I’m not applying any special formatting to the data, and most of my data is numbers. The default format seems to work, so I guess I’d need an example to understand better.

[quote=“RedKnight, post:164, topic:36719”]
5.RENAME SENSORS?
So the spreadsheet columns aren’t so wide, I would like to shorten…
This isn’t an issue that wrapping can help with, not the way I like to do it.[/quote]
Funny, I was about to ask for a device alias mechanism for the Ask Alexa SmartApp for much the same reason. I’d like to ask/set devices without speaking the long names.

However, I think you might be able to use wrapping to solve most of this. This is a snippet of my spreadsheet. I’ve just set row 1 to wrap text and then narrowed the columns as they got created. Yes, they could all be narrower if the words were abbreviated. But, IMHO I don’t think the end-goal is to view the data in the spread sheet; instead, I think the end goal is to store it there but then use graphs to visualize things. With that you don’t need to worry about the column widths.
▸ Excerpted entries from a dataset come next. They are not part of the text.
`src/rtl/trg_link_pkg.sv`:
```
// Shared definitions for the trigger-link bring-up chain.
// Latency: n/a (types, constants and constant functions only).
// Backpressure: n/a.
//
// Contents:
//    tx_sync_state_t    : GTX TX phase-sync sequencer state encoding
//    DEF_*              : default phase timings and counter width
//    SYNC_CNT_MAX       : saturation value of the completed-sync counter
//    max3 / cnt_width   : constant helpers used to size and check CNT_W
package trg_link_pkg;

   typedef enum logic [2:0] {
      ST_IDLE      = 3'd0,
      ST_SETTLE    = 3'd1,
      ST_ALIGN     = 3'd2,
      ST_SETPHASE  = 3'd3,
      ST_DONE      = 3'd4
   } tx_sync_state_t;

   localparam int unsigned DEF_SETTLE_CYCLES = 32;
   localparam int unsigned DEF_ALIGN_CYCLES  = 512;
   localparam int unsigned DEF_PHASE_CYCLES  = 8192;
   localparam int unsigned DEF_CNT_W         = 14;

   localparam logic [7:0] SYNC_CNT_MAX = 8'd255;

   function automatic int unsigned max3(input int unsigned a,
                                        input int unsigned b,
                                        input int unsigned c);
      int unsigned m;
      m = a;
      if (b > m) m = b;
      if (c > m) m = c;
      return m;
   endfunction

   // Bits needed to hold the terminal count n-1 of an n-cycle phase.
   function automatic int unsigned cnt_width(input int unsigned n);
      if (n <= 2) return 1;
      return $clog2(n);
   endfunction

endpackage

```
`src/rtl/gtx_tx_phase_sync.sv`:
```
// GTX TX PMA phase-alignment sequencer: Settle -> Align -> SetPhase -> Done.
// Latency: qualifying sample at edge 1 -> SYNC_DONE at edge SETTLE+ALIGN+PHASE+1.
// Backpressure: none; GTX_RST high or TXRESETDONE low aborts to Idle on the next edge.
//
// Ports:
//    CLK                in   TXUSRCLK2-domain clock
//    RST                in   synchronous, active-high reset
//    GTX_RST            in   transceiver reset from the trigger-clock start controller
//    TXRESETDONE        in   GTX reset-done, already synchronised to CLK
//    TXENPMAPHASEALIGN  out  GTX enable PMA phase alignment
//    TXPMASETPHASE      out  GTX set phase
//    SYNC_DONE          out  TX phase aligned (level)
//    SYNC_CNT           out  completed-sync count, saturating at 255
//                            (only when TX_SYNC_CNT_EN is defined)
//
// Build option: define TX_SYNC_CNT_EN to add the SYNC_CNT port and counter.
module gtx_tx_phase_sync
   import trg_link_pkg::*;
#(
   parameter int unsigned SETTLE_CYCLES = DEF_SETTLE_CYCLES,
   parameter int unsigned ALIGN_CYCLES  = DEF_ALIGN_CYCLES,
   parameter int unsigned PHASE_CYCLES  = DEF_PHASE_CYCLES,
   parameter int unsigned CNT_W         = DEF_CNT_W
)(
   input  logic       CLK,
   input  logic       RST,
   input  logic       GTX_RST,
   input  logic       TXRESETDONE,
   output logic       TXENPMAPHASEALIGN,
   output logic       TXPMASETPHASE,
   output logic       SYNC_DONE
`ifdef TX_SYNC_CNT_EN
   ,
   output logic [7:0] SYNC_CNT
`endif
);

   // ------------------------------------------------------------------
   // Static configuration checks
   // ------------------------------------------------------------------
   if (CNT_W < cnt_width(max3(SETTLE_CYCLES, ALIGN_CYCLES, PHASE_CYCLES))) begin : g_cnt_w_err
      $error("gtx_tx_phase_sync: CNT_W=%0d cannot hold the largest terminal count", CNT_W);
   end

   if (SETTLE_CYCLES < 2 || ALIGN_CYCLES < 2 || PHASE_CYCLES < 2) begin : g_min_err
      $error("gtx_tx_phase_sync: every phase must last at least 2 cycles");
   end

   localparam logic [CNT_W-1:0] SETTLE_LAST = CNT_W'(SETTLE_CYCLES - 1);
   localparam logic [CNT_W-1:0] ALIGN_LAST  = CNT_W'(ALIGN_CYCLES - 1);
   localparam logic [CNT_W-1:0] PHASE_LAST  = CNT_W'(PHASE_CYCLES - 1);

   tx_sync_state_t   state_q;
   tx_sync_state_t   state_d;
   logic [CNT_W-1:0] cnt_q;
   logic [CNT_W-1:0] cnt_d;
   logic             cnt_inc;
   logic             abort;
   logic             en_d;
   logic             set_d;
   logic             done_d;

   // Either the controller holding the transceiver in reset or the GTX
   // losing reset-done invalidates any alignment in progress.
   assign abort = GTX_RST | ~TXRESETDONE;

   // ------------------------------------------------------------------
   // Next-state, counter and output decode
   // ------------------------------------------------------------------
   always_comb begin
      state_d = state_q;
      cnt_inc = 1'b0;

      unique case (state_q)
         ST_IDLE: begin
            state_d = ST_SETTLE;
         end
         ST_SETTLE: begin
            if (cnt_q == SETTLE_LAST) state_d = ST_ALIGN;
            else                      cnt_inc = 1'b1;
         end
         ST_ALIGN: begin
            if (cnt_q == ALIGN_LAST) state_d = ST_SETPHASE;
            else                     cnt_inc = 1'b1;
         end
         ST_SETPHASE: begin
            if (cnt_q == PHASE_LAST) state_d = ST_DONE;
            else                     cnt_inc = 1'b1;
         end
         ST_DONE: begin
            state_d = ST_DONE;
         end
         default: begin
            state_d = ST_IDLE;
         end
      endcase

      // Abort outranks every transition, including holding in Done.
      if (abort) state_d = ST_IDLE;

      // Counter only survives an edge when staying in a timed state; any
      // state change or abort leaves it at zero for the next entry.
      cnt_d = (cnt_inc && !abort) ? cnt_q + CNT_W'(1) : '0;

      // Outputs follow the state being entered so they move with it.
      en_d   = (state_d == ST_ALIGN) || (state_d == ST_SETPHASE) || (state_d == ST_DONE);
      set_d  = (state_d == ST_SETPHASE);
      done_d = (state_d == ST_DONE);
   end

   // ------------------------------------------------------------------
   // State, counter and output registers
   // ------------------------------------------------------------------
   always_ff @(posedge CLK) begin
      if (RST) begin
         state_q           <= ST_IDLE;
         cnt_q             <= '0;
         TXENPMAPHASEALIGN <= 1'b0;
         TXPMASETPHASE     <= 1'b0;
         SYNC_DONE         <= 1'b0;
      end else begin
         state_q           <= state_d;
         cnt_q             <= cnt_d;
         TXENPMAPHASEALIGN <= en_d;
         TXPMASETPHASE     <= set_d;
         SYNC_DONE         <= done_d;
      end
   end

`ifdef TX_SYNC_CNT_EN
   // ------------------------------------------------------------------
   // Completed-sync counter: survives GTX_RST, cleared only by RST
   // ------------------------------------------------------------------
   logic done_entry;

   assign done_entry = (state_d == ST_DONE) && (state_q != ST_DONE);

   always_ff @(posedge CLK) begin
      if (RST) begin
         SYNC_CNT <= '0;
      end else if (done_entry && (SYNC_CNT != SYNC_CNT_MAX)) begin
         SYNC_CNT <= SYNC_CNT + 8'd1;
      end
   end
`endif

endmodule

```
`config.mk`:
```
export PLATFORM = sky130hd
export DESIGN_NAME = gtx_tx_phase_sync
export DESIGN_NICKNAME = d
export VERILOG_FILES = /design/src/rtl/trg_link_pkg.sv /design/src/rtl/gtx_tx_phase_sync.sv
export SDC_FILE = /design/constraint.sdc
export NUM_CORES = 1
export LEC_CHECK = 0
export CAP_MARGIN = 15
export CORE_MARGIN = 5
export CORE_UTILIZATION = 59
export CTS_CLUSTER_DIAMETER = 60
export DETAILED_ROUTE_END_ITERATION = 10
export PLACE_DENSITY = 0.8
export SETUP_SLACK_MARGIN = 0.02
export SLEW_MARGIN = 20
export SYNTH_ARGS = -nofsm -noshare
export SYNTH_HDL_FRONTEND = slang
export SYNTH_SLANG_ARGS = --single-unit
```
`constraint.sdc`:
```
create_clock -name CLK -period 4.6 [get_ports CLK]
set_input_delay 1.38 -clock CLK [delete_from_list [all_inputs] [get_ports CLK]]
set_output_delay 1.38 -clock CLK [all_outputs]
set_load 0.05 [all_outputs]
```
==> out/summary.txt, run 1 <==
Clk slew on worst S/H paths: 0.10 ns
Clock sink total: 20
FFs w/ async S/R, synth: 0%
Syn nets: 112
Post-CTS Resized: 0
Hold buffers post-CTS: 0
Min Tclk post-route: 2.780 ns
Syn. warnings: 0
H-Tree Depth: 1
Cells after Synth: 107
Synth Area per Inst: 8.747 sq um
Worst VDD drop: 0.1770 mV
Fin Setup TNS: 0 ns
Net Sw Frac: 19.54%
Cell Area, Synth: 935.9 sq um
Initial DRC Count: 10
Fmax: 359.8 MHz
Final ANT Viol Nets: 0
Vias in the first global route: 699
Yosys cell types: 32
Hold path depth: 1
Main synth FF type: dfxtp_1
Final Cycle Share: 60.42%
Sequential Power Share: 67.7%
Combinational power share: 2.3%
Relative slew slack: 65.63%
Run status: finished clean
Total Wirelength: 1612 microns
Unrepaired setup endpoints after global routing: no
Post-DR wirelength/cell: 12.50 microns
Area delta synth->final: 8.957%
Switching power: 0.05040 mW
Leak Pwr: 0.3148 nW
CP max FO: 1
Post-synth top cells: dfxtp_1, nor2_1, nand2_1, xnor2_1, nand3_1
Worst Hold Class: flop to flop
Antenna violations before repair: 0
Sequential fraction of the synthesis area: 42.78%
Die Wd: 49.83 microns
Clock power frac: 30.0%
Filler instances: 127
Most frequent cell after synthesis: dfxtp_1
Drt pass-1 iters: 4
Synth Register Bits: 20
Top post-synthesis cells by area: dfxtp_1, xnor2_1, nor2_1
DP HPWL: 1206 microns
# setup viols final: 0
Crit. path cell count: 1
EDFF count, synth: 0
Setup CP Type: flop to output port
CTS root buffer: clkbuf_4
Worst Max-Slew Pin Slew: 0.5090 ns
CP Launch Type: flop
Post-CTS Repair Setup Buffers: 0
Final Hold Vio Count: 0
Clock Latency Late Sink: 0.29 ns
Port Buf Inserts: 6
CTS tree: yes
Yosys top cell by area: dfxtp_1
R2R Setup Slk: 2.53 ns
CP required: 3.22 ns
MaxCap Viol Count: 0
Core Util, Final: 67.69%
Critical path's largest stage delay: 0.79 ns
Critical path capture point type: output port
Die Y: 49.83 microns
Detailed-route DRC error count: 0
Critical path buffers and inverters: 1
Antenna cell count: 0
Power Dens Cells: 253.0 nW/um^2
First-pass GRT wire length: 2898 microns
Final Wtd Congestion: 0.8222
Worst r2r path cells: 5
GRT overflow: 0
Crit path cell chain: clkdlybuf4s50_1
CP top delay family: buffers and inverters
I/O pins: 7
Cell-internal power: 0.2076 mW
Total core area: 1506 sq um
Top cell type's share of synthesized area: 42.78%
Share of layout cells above drive strength 1: 7.080%
Die ar.: 2483 sq um
Slowest-stage cell, CP: clkdlybuf4s50_1
Rows: 14
Num CTS Buffers: 3
Clock tree buffer depth: 2
Total GRT Usage: 14.36%
Vias after detailed routing: 740
Vias per cell: 5.736
Worst clock skew: 0.007001 ns
Largest net degree at the start of global routing: 15
Final net count: 120
Initial Util: 62.13%
Crit path DAT: 1.40 ns
Max Slew Vio Count: 0
-- area by class of cell --
cell class              count  area [sq um]  share of cell area, %
multi-input cells          82         509.2                  49.94
flip-flops and latches     20         400.4                  39.26
repair buffers              6         60.06                  5.890
clock buffers               3         22.52                  2.209
well taps                  16         20.02                  1.963
inverters                   2         7.507                 0.7362
-- routing by layer --
layer | vias up | global-route usage (%) | routed length [microns]
met1 | 344 | 18.85 | 781
met4 | 0 | 3.930 | 0
met5 | - | 0 | 0
met3 | 0 | 3.614 | 37
li1 | 389 | - | -
met2 | 7 | 23.09 | 793
-- flip-flops by register name, summed over array words and instances, names as in the netlist --
| name | count |
|---|---|
| SYNC_DONE | 1 |
| TXENPMAPHASEALIGN | 1 |
| TXPMASETPHASE | 1 |
| cnt_q | 14 |
| state_q | 3 |
-- stage by stage --
step | power, mW | worst slack (ns) | hold slack [ns] | cells | cell area, sq um
finish | 0.2580 | 1.820 | 0.4762 | 129 | 1020
global route | 0.2722 | 1.756 | 0.5369 | 129 | 1020
CTS | 0.2606 | 1.799 | 0.4776 | 129 | 1020
detailed placement | 0.1846 | 1.669 | 0.4580 | 126 | 997.2
global placement | 0.1843 | 1.718 | 0.4415 | 126 | 997.2
floorplan | 0.1816 | 2.233 | 0.4298 | 107 | 935.9
-- path summary, 6_finish.rpt --
kind | from | endpoint
setup / recovery | TXENPMAPHASEALIGN | TXENPMAPHASEALIGN
hold / removal | cnt_q[0] | cnt_q[0]
setup reg to reg | cnt_q[0] | cnt_q[7]
hold reg to reg | cnt_q[0] | cnt_q[0]
-- cells in the final DEF, fill, tap and decap left out --
master,n
and2_1,1
nand2b_1,1
a31o_2,1
nor3_1,4
nand4_2,2
xor2_1,4
nand3_1,6
o211ai_1,1
a21boi_0,2
o21ai_0,2
nor2_1,18
clkdlybuf4s50_1,6
nor4_1,4
a21oi_1,4
inv_1,2
nand4_1,2
a21o_1,1
o22a_1,1
o32ai_1,1
or4_1,1
ha_1,1
or4_4,1
o41ai_1,1
nor2b_1,3
and4_1,1
xnor2_1,8
nor4_2,1
nor3b_1,1
clkbuf_4,3
nand2_1,8
a22oi_1,1
dfxtp_1,20
-- logic make-up after synthesis --
logic type               after synthesis  synth area share [%]
AND/OR/NAND/NOR                       54                 30.88
buffers and inverters                  5                 2.808
AO/OA/AOI/OAI                         15                 10.96
XOR/XNOR                              12                 11.23
flip-flops                            20                 42.78
adder cells (fa/ha/maj)                1                 1.337
-- power by group through the flow --
stage	registers (mW)	logic [mW]	clock network, mW
after detailed placement	0.179	0.00599	0
final	0.175	0.00587	0.0775
after CTS	0.175	0.00597	0.0800
after global routing	0.175	0.00658	0.0906
after floorplan	0.178	0.00384	0
after global placement	0.179	0.00570	0
Power figures use the tool's default switching activity.
==> inputs of run 2 (changes only) <==
Settings changed: CORE_UTILIZATION 59 to 55, PLACE_DENSITY 0.8 to 0.76.
Clock period 4.6 ns to 2.6 ns, I/O delays scaled along.
==> out/summary.txt, run 2 (synthesized netlist as in run 1, its figures left out) <==
Antenna violations before repair: 0 (unchanged)
Unrepaired setup endpoints after global routing: no
Final Cycle Share: 84.39%
Power Dens Cells: 449.6 nW/um^2 (+78%)
CP max FO: 1 (unchanged)
Initial Util: 56.03% (-6.1 points)
DP HPWL: 1214 microns (+0.69%)
Post-CTS Resized: 0 (unchanged)
Worst Hold Class: flop to flop
Area delta synth->final: 9.893%
Worst VDD drop: 0.2965 mV (+67%)
Placed Instances: 128 (+1.6%)
I/O pins: 7 (unchanged)
Max Slew Vio Count: 0 (unchanged)
First-pass GRT wire length: 2884 microns (-0.48%)
Fin cells: 131 (+1.6%)
Setup CP Type: flop to output port
Total Wirelength: 1683 microns (+4.4%)
MaxCap Viol Count: 0 (unchanged)
Final Wtd Congestion: 0.8578 (+4.3%)
Combinational power share: 2.5% (+0.2 points)
Critical path buffers and inverters: 1 (unchanged)
# setup viols final: 0 (unchanged)
Fin Setup TNS: 0 ns (unchanged)
Die Wd: 51.25 microns (+2.9%)
Core Util, Final: 61.57% (-6.1 points)
GRT overflow: 0 (unchanged)
Final net count: 121 (+0.83%)
Clock Latency Late Sink: 0.29 ns (about the same)
Worst clock skew: 0.001635 ns (-0.005366 ns)
Min Tclk post-route: 2.194 ns
Switching power: 0.09429 mW (+87%)
Slowest-stage cell, CP: clkdlybuf4s50_1
Worst Max-Slew Pin Slew: 0.5637 ns (+0.05477 ns)
Largest Register: cnt_q
Total GRT Usage: 14.50% (+0.15 points)
CP required: 1.82 ns (-1.40 ns)
R2R Setup Slk: 0.54 ns (-1.99 ns)
Final ANT Viol Nets: 0 (unchanged)
Drt pass-1 iters: 4 (unchanged)
Num CTS Buffers: 3 (unchanged)
Post-DR wirelength/cell: 12.85 microns (+2.8%)
Initial DRC Count: 19 (+9)
Relative slew slack: 62.07% (-3.6 points)
Filler instances: 157 (+24%)
Crit path DAT: 1.41 ns (about the same)
Total core area: 1670 sq um (+11%)
Cell-internal power: 0.3681 mW (+77%)
Detailed-route DRC error count: 0 (unchanged)
CP top delay family: buffers and inverters
CTS tree: yes
Commonest non-fill, non-tap cells in the layout: dfxtp_1, nor2_1, nand2_1, xnor2_1
Hold buffers post-CTS: 0 (unchanged)
Leak Pwr: 0.3201 nW (+1.7%)
Clk slew on worst S/H paths: 0.10 ns (about the same)
Share of layout cells above drive strength 1: 7.895% (+0.82 points)
Vias per cell: 5.885 (+2.6%)
Final Hold Vio Count: 0 (unchanged)
Post-CTS Repair Setup Buffers: 0 (unchanged)
Critical path's largest stage delay: 0.80 ns (about the same)
Fmax: 455.8 MHz
H-Tree Depth: 1 (unchanged)
Die Y: 51.25 microns (+2.9%)
Rows: 15 (+1)
Clock tree buffer depth: 2 (unchanged)
Antenna cell count: 0 (unchanged)
Critical path capture point type: output port
FF/Latch Area: 400.4 sq um (unchanged)
CTS root buffer: clkbuf_4
CP Launch Type: flop
Port Buf Inserts: 6 (unchanged)
Most common cell after layout, fill and taps aside: dfxtp_1
Net Sw Frac: 20.39% (+0.86 points)
Sequential Power Share: 66.9% (-0.8 points)
Crit path cell chain: clkdlybuf4s50_1
Largest register FFs: 14 (unchanged)
Vias after detailed routing: 771 (+4.2%)
Footprint of the multi-input gates: 509.2 sq um (unchanged)
Clock power frac: 30.7% (+0.7 points)
Vias in the first global route: 709 (+1.4%)
Biggest registers after layout: cnt_q: 14 flops, state_q: 3 flops
Die ar.: 2627 sq um (+5.8%)
Clock sink total: 20 (unchanged)
Largest net degree at the start of global routing: 15 (unchanged)
Run status: finished clean
==> run 2: final cells by class <==
| cell class | count | area share [%] |
|---|---|---|
| clock buffers | 3 | 2.190 |
| multi-input cells | 82 | 49.51 |
| flip-flops and latches | 20 | 38.93 |
| repair buffers | 7 | 6.569 |
| inverters | 2 | 0.7299 |
| well taps | 17 | 2.068 |
==> run 2: stage by stage <==
stage                     hold slack [ns]  cell area, sq um  total power [mW]  setup WS, ns
after CTS                          0.4885              1028            0.4660        0.3903
after detailed placement           0.4668              1006            0.3275        0.4424
after floorplan                    0.4298             935.9            0.3213        0.8335
final                              0.4865              1028            0.4624        0.4059
after global placement             0.4437              1006            0.3271        0.5126
after global routing               0.5178              1028            0.4840        0.3670
==> run 2: path summary, 6_finish.rpt <==
check	from	endpoint	cells past startpoint
worst max register to register	cnt_q[0]	cnt_q[11]	5
worst max-delay path	SYNC_DONE	SYNC_DONE	1
worst min register to register	cnt_q[0]	cnt_q[0]	1
worst min-delay path	cnt_q[0]	cnt_q[0]	1
==> run 2: power groups by stage <==
stage / Clock [mW] / Sequential (mW) / Combinational [mW]
6_report: 0.142 / 0.309 / 0.0113
5_1_grt: 0.162 / 0.310 / 0.0126
4_1_cts: 0.145 / 0.309 / 0.0115
3_5_place_dp: 0 / 0.316 / 0.0114
3_3_place_gp: 0 / 0.316 / 0.0111
2_1_floorplan: 0 / 0.315 / 0.00679
==> run 2: per-layer routing <==
layer  vias up  part of all wire [%]  GRT usage, %
li1        394                     -             -
met4         0                   1.1         8.734
met3         2                   2.7         3.499
met1       362                    49         16.40
met5         -                     0             0
met2        13                    47         24.46
`src/rtl/pipe_pkg.sv`:
```
// Shared pipeline types: the EX/MEM control bundle and the payload word layout
// used by instantiators of pipe_stage_skid.
package pipe_pkg;

  typedef struct packed {
    logic       reg_write;
    logic       mem_write;
    logic       mem_read;
    logic [1:0] result_src;
    logic [4:0] rd;
  } exmem_ctrl_t;

  localparam int EXMEM_CTRL_W = $bits(exmem_ctrl_t);

  // Payload word slots, word 0 in the least-significant DATA_WIDTH bits.
  localparam int WORD_ALU    = 0;
  localparam int WORD_WDATA  = 1;
  localparam int WORD_PC4    = 2;
  localparam int EXMEM_WORDS = 3;

endpackage

```
`src/rtl/pipe_stage_skid.sv`:
```
// Generic ready/valid pipeline stage with a 2-entry skid buffer, synchronous
// flush, bubble control-zeroing and a saturating stall-cycle counter.
module pipe_stage_skid
  import pipe_pkg::*;
#(
  parameter int DATA_WIDTH  = 32,
  parameter int DATA_WORDS  = EXMEM_WORDS,
  parameter int CTRL_WIDTH  = EXMEM_CTRL_W,
  parameter int STALL_CNT_W = 16
) (
  input  logic                             clk,
  input  logic                             rst_n,
  input  logic                             flush,
  input  logic                             in_valid,
  output logic                             in_ready,
  input  logic [CTRL_WIDTH-1:0]            in_ctrl,
  input  logic [DATA_WORDS*DATA_WIDTH-1:0] in_data,
  output logic                             out_valid,
  input  logic                             out_ready,
  output logic [CTRL_WIDTH-1:0]            out_ctrl,
  output logic [DATA_WORDS*DATA_WIDTH-1:0] out_data,
  output logic [STALL_CNT_W-1:0]           stall_cnt
);

  localparam int                     PAYLOAD_W = DATA_WORDS * DATA_WIDTH;
  localparam logic [STALL_CNT_W-1:0] STALL_MAX = '1;

  logic                   main_v_q,    main_v_d;
  logic [CTRL_WIDTH-1:0]  main_ctrl_q, main_ctrl_d;
  logic [PAYLOAD_W-1:0]   main_data_q, main_data_d;
  logic                   skid_v_q,    skid_v_d;
  logic [CTRL_WIDTH-1:0]  skid_ctrl_q, skid_ctrl_d;
  logic [PAYLOAD_W-1:0]   skid_data_q, skid_data_d;
  logic [STALL_CNT_W-1:0] stall_cnt_q, stall_cnt_d;

  logic accept;
  logic drain;

  // in_ready comes straight from a flop, so out_ready never reaches upstream.
  assign in_ready  = !skid_v_q;
  assign accept    = in_valid && in_ready;
  assign drain     = main_v_q && out_ready;

  assign out_valid = main_v_q;
  assign out_ctrl  = main_v_q ? main_ctrl_q : '0;
  assign out_data  = main_data_q;
  assign stall_cnt = stall_cnt_q;

  always_comb begin
    // NOTE: every always_comb target gets a default first so no path leaves it
    // unassigned (which would infer a latch); blocking '=' is correct here.
    main_v_d    = main_v_q;
    main_ctrl_d = main_ctrl_q;
    main_data_d = main_data_q;
    skid_v_d    = skid_v_q;
    skid_ctrl_d = skid_ctrl_q;
    skid_data_d = skid_data_q;

    if (flush) begin
      main_v_d = 1'b0;
      skid_v_d = 1'b0;
    end else if (!main_v_q || drain) begin
      if (skid_v_q) begin
        // Skid beat is older than anything on the input: it goes first.
        main_v_d    = 1'b1;
        main_ctrl_d = skid_ctrl_q;
        main_data_d = skid_data_q;
        skid_v_d    = 1'b0;
      end else if (accept) begin
        main_v_d    = 1'b1;
        main_ctrl_d = in_ctrl;
        main_data_d = in_data;
      end else begin
        main_v_d    = 1'b0;
      end
    end else if (accept) begin
      skid_v_d    = 1'b1;
      skid_ctrl_d = in_ctrl;
      skid_data_d = in_data;
    end
  end

  always_comb begin
    stall_cnt_d = stall_cnt_q;
    if (main_v_q && !out_ready && !flush && (stall_cnt_q != STALL_MAX)) begin
      stall_cnt_d = stall_cnt_q + 1'b1;
    end
  end

  // NOTE: sequential state uses non-blocking '<=' so all flops sample the
  // pre-edge values together.
  always_ff @(posedge clk or negedge rst_n) begin
    if (!rst_n) begin
      main_v_q    <= 1'b0;
      skid_v_q    <= 1'b0;
      stall_cnt_q <= '0;
      // NOTE: payload registers are reset too, since out_data must read zero
      // while reset is held; this is not just a valid-bit clear.
      main_ctrl_q <= '0;
      main_data_q <= '0;
      skid_ctrl_q <= '0;
      skid_data_q <= '0;
    end else begin
      main_v_q    <= main_v_d;
      skid_v_q    <= skid_v_d;
      stall_cnt_q <= stall_cnt_d;
      main_ctrl_q <= main_ctrl_d;
      main_data_q <= main_data_d;
      skid_ctrl_q <= skid_ctrl_d;
      skid_data_q <= skid_data_d;
    end
  end

endmodule

```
That said, you could try something like adding a new subroutine like this:

private def shortEvtName(evt) {
    String name = evt.name
    if (name == "temperature")
        return "temp"
    if (name == "illuminance")
        return "illum"
    if (name == "humidity")
        return "RH%"
    return name
}

and then replace the two instances of evt.name with shortEvtName(). I’ve not tested this, however, and were I really to add it, I’d probably add a preference to control it. But this might give you a starting point.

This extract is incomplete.